To evaluate our claim, we need to find the residuals from this regression. As a knowledge check, what is it that we mean when we say, “residual” in this sense?
To make talking about these easier, here is a plot that might be useful.
Code
In order to access these residuals, we can “augment” the dataframe that we used in the model, using the broom::augment
function call.
Because the \(Y\) variable wasn’t included in the regression for model_aux
we have to bring of over from the main dataset, which is a little bit… um, hacky. Forgive these sins.
## # A tibble: 100 × 10
## x1 x2 x3 .fitted .resid .hat .sigma .cooksd .std.resid y
## <dbl> <dbl> <dbl> <dbl> <dbl> <dbl> <dbl> <dbl> <dbl> <dbl>
## 1 2.57 2.02 5.86 5.05 -2.47 0.0208 2.76 0.00582 -0.906 22.2
## 2 3.53 0.630 6.12 5.23 -1.70 0.0344 2.77 0.00466 -0.626 19.3
## 3 1.73 1.91 3.13 4.92 -3.19 0.0286 2.75 0.0135 -1.17 10.9
## 4 5.98 1.63 7.66 5.19 0.788 0.0312 2.77 0.000906 0.290 30.0
## 5 2.94 3.96 8.18 4.93 -2.00 0.0246 2.77 0.00451 -0.733 32.8
## 6 4.53 8.94 3.17 4.06 0.471 0.0383 2.77 0.000402 0.174 25.9
## 7 0.811 8.74 2.40 4.04 -3.23 0.0401 2.75 0.0199 -1.20 20.1
## 8 0.517 8.67 4.13 4.14 -3.63 0.0326 2.75 0.0200 -1.34 29.2
## 9 4.34 1.34 8.09 5.25 -0.908 0.0369 2.77 0.00143 -0.335 28.8
## 10 8.17 7.79 6.39 4.37 3.80 0.0276 2.75 0.0184 1.40 39.7
## # ℹ 90 more rows
Finally, with this augmented data that has information from the model, we can estimate the model that includes only the residuals as predictors of \(Y\).
## (Intercept) .resid
## 26.21733 1.01098
Our claim was that the coefficients from model_main
and model_two
should be the same.
Code
## Test passed 😀
But, why is this an interesting, or at least useful, feature to appreciate?
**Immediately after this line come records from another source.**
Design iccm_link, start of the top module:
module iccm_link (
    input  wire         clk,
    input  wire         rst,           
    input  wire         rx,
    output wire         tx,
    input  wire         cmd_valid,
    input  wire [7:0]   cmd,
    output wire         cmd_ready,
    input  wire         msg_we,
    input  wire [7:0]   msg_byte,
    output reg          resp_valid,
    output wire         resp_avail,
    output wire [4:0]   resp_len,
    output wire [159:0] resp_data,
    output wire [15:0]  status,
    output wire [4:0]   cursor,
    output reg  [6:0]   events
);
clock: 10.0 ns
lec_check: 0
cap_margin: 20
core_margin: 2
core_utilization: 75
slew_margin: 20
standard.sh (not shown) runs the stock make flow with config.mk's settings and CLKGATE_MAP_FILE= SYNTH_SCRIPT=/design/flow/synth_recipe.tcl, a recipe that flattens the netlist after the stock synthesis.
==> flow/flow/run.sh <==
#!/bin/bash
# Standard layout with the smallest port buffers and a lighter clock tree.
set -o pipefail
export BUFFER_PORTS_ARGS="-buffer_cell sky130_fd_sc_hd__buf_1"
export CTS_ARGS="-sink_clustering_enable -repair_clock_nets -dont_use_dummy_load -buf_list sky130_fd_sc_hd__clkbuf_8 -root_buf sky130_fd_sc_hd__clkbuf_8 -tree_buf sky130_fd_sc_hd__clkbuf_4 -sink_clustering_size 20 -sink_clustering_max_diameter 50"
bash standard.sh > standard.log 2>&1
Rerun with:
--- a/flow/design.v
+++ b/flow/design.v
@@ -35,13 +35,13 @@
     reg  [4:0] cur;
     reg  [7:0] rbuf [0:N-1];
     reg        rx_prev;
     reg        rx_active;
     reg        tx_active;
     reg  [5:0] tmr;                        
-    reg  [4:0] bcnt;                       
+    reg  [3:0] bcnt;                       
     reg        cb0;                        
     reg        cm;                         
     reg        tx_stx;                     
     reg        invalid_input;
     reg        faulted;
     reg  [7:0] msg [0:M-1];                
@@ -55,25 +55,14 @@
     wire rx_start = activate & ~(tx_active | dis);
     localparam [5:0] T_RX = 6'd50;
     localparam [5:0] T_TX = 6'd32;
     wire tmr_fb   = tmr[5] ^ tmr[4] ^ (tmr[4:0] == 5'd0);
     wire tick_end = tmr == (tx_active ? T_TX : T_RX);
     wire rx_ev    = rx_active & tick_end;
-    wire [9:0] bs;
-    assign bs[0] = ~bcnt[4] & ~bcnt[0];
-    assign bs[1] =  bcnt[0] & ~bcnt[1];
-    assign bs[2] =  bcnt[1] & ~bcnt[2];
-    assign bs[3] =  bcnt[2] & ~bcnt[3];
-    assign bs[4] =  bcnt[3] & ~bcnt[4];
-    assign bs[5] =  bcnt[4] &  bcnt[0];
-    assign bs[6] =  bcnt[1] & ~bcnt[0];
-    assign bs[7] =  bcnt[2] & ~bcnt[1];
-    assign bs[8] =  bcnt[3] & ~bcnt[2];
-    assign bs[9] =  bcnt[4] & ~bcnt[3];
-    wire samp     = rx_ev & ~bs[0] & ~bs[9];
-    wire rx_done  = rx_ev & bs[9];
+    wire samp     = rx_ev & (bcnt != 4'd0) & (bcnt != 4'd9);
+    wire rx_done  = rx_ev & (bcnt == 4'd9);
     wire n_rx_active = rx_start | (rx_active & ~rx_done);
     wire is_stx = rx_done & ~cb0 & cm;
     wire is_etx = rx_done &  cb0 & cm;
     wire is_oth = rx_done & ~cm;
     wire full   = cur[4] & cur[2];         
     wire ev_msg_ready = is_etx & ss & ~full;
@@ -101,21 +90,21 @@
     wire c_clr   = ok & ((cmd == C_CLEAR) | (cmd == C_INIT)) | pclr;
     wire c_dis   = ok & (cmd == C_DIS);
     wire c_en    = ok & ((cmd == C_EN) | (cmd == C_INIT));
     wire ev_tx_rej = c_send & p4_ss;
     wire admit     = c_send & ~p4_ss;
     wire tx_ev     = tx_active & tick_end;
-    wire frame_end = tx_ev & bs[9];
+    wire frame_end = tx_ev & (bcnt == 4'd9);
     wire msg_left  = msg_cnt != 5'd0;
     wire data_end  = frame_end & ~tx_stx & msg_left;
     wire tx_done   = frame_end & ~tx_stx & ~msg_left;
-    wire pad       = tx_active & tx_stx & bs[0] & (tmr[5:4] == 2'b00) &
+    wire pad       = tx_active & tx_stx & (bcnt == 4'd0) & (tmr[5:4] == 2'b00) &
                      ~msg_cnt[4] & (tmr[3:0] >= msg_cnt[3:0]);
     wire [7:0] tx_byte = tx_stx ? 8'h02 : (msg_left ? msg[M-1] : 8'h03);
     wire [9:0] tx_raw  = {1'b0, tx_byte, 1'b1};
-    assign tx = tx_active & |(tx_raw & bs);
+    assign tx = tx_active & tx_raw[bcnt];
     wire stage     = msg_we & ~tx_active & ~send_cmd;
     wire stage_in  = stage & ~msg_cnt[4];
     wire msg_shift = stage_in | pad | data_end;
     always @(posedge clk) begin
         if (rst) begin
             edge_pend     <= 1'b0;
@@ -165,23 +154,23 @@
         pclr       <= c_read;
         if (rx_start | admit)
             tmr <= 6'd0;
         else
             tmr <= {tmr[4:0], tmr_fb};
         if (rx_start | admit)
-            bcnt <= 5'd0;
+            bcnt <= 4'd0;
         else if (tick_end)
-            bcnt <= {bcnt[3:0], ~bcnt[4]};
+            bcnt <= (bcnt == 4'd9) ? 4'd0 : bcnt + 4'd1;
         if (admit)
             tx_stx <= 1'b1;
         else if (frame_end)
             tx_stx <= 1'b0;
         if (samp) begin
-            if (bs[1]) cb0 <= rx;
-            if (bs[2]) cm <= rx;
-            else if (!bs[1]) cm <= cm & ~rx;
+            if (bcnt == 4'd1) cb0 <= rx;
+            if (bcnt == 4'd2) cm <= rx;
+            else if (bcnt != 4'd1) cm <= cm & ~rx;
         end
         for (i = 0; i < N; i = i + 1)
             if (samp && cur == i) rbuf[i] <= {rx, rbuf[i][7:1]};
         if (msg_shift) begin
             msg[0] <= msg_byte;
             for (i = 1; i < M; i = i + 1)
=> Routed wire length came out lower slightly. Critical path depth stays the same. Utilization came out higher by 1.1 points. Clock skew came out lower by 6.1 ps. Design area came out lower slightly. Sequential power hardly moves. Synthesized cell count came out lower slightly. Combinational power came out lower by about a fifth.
This is actually a really famous, relatively recently “rediscovered” proof. If we have a number of variables, one called an outcome and the rest called features, then we can estimate the relationship between the outcome and one feature in the following way:
- Estimate the relationship between all the other features and the one that we’re examining; save the information about the feature we’re examining which cannot be explained by the other features in some vector.
- Regress the outcome on this leftover information.
Slightly more of what is happening? In the first model, the leftover information is orthogonal to the information posessed in the regression features. In the second model, we can use this orthagonal information to estimate the effect of one variable.